Según confirmó la Fiscalía Regional de Los Ríos, los detenidos corresponden a tres hijos de la víctima —Pablo San Martín Chuñil, Javier Troncoso Chuñil y Jeannette Troncoso Chuñil— además de su exyerno, Bermar Flavio Bastias Bastidas. Las capturas se realizaron en domicilios de la comuna de Máfil y también en Temuco, con la participación de más de un centenar de efectivos de Carabineros de Chile de distintas especialidades.
De acuerdo con el ente persecutor, a los tres hijos de la activista se les imputará el delito de parricidio, mientras que al exyerno se le formalizará por homicidio calificado, con la agravante de alevosía. Adicionalmente, los cuatro imputados enfrentarán cargos por robo con violencia e intimidación en contra de un adulto mayor de 90 años.
La fiscal regional Tatiana Esquivel señaló que se trata de una investigación “compleja, silenciosa y reservada”, cuyos antecedentes serán expuestos durante la audiencia de control de detención y formalización. En esa línea, fuentes de la investigación indicaron que se habría encontrado evidencia relevante en los domicilios allanados, la cual apuntaría a que el crimen se habría cometido en el mismo inmueble de la víctima, y que posteriormente su cuerpo habría sido trasladado a otro lugar.
El general Jaime Velasco, director de Control de Drogas e Investigación Criminal de Carabineros, confirmó que todos los antecedentes recabados fueron puestos a disposición del Ministerio Público para sustentar la formalización.
Caso de alto impacto público
Julia Chuñil, de 72 años, fue presidenta de la Comunidad Mapuche de Putreguel, en Máfil, y su desaparición generó una profunda conmoción a nivel nacional. Durante meses se realizaron movilizaciones, concentraciones y manifestaciones en distintas ciudades del país, con la consigna “¿Dónde está Julia Chuñil?”, impulsadas por organizaciones sociales e indígenas.

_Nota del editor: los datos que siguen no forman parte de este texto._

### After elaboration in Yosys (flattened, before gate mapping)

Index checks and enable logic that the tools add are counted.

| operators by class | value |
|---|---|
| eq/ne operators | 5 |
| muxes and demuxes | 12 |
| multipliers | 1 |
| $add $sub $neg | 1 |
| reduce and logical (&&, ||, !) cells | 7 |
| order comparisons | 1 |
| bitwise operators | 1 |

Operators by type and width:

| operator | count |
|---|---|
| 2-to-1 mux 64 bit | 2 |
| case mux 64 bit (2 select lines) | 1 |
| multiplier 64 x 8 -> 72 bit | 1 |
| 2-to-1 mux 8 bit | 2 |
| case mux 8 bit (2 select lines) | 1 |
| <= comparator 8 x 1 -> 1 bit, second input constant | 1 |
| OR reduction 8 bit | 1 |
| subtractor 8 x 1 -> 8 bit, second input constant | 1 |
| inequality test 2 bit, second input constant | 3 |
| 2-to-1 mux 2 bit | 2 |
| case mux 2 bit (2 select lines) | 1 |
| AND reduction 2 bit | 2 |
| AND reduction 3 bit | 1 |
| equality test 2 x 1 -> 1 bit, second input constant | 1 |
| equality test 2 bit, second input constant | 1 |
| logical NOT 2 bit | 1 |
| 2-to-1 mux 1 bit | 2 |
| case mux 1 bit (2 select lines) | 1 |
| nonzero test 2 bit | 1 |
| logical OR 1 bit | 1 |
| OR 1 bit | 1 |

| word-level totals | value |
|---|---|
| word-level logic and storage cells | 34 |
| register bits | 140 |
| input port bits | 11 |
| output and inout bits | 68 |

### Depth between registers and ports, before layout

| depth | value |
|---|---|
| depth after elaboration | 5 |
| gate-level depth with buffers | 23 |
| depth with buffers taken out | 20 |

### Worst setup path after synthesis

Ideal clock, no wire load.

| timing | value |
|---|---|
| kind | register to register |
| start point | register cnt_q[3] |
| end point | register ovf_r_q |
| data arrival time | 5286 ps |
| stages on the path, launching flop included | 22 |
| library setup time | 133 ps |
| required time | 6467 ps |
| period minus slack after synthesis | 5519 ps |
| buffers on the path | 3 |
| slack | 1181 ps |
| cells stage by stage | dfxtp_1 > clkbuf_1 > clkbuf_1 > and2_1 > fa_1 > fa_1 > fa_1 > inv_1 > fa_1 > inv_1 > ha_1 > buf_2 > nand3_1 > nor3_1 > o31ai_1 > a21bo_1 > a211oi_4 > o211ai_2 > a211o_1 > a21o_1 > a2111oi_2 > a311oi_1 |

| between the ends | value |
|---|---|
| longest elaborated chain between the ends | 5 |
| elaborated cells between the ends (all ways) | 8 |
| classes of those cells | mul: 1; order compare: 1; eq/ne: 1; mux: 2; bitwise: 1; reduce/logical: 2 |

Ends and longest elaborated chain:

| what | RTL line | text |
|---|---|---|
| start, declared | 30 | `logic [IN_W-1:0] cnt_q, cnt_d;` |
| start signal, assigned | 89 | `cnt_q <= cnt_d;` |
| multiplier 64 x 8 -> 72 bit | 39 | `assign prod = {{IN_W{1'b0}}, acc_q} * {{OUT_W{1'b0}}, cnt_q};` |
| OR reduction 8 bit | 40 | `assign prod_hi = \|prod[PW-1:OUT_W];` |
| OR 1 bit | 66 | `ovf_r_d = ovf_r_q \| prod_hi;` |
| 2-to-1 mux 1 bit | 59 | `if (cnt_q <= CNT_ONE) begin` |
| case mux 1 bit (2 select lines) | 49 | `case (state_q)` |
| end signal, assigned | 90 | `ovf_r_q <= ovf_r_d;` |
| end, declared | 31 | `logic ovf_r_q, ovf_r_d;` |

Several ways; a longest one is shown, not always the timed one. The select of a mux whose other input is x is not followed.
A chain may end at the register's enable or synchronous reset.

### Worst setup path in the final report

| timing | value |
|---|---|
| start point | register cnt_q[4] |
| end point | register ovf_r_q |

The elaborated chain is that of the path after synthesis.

En ese contexto, sus propios hijos habían apuntado públicamente a un empresario forestal como presunto responsable de la desaparición, acusaciones que incluso derivaron en la difusión de un audio que insinuaba la quema del cuerpo, generando amplio debate y cobertura mediática.
Tras conocerse las detenciones, el director del Instituto Nacional de Derechos Humanos, Yerko Ljubetic, señaló que el organismo seguirá atentamente el desarrollo del caso y del juicio que se iniciará, recalcando que “el Estado tiene la obligación de establecer qué es lo que ocurrió realmente”.
Las próximas horas serán clave, cuando la Fiscalía exponga los antecedentes ante el tribunal y se definan las medidas cautelares para los imputados, en un caso que ha marcado la agenda judicial y social del sur del país.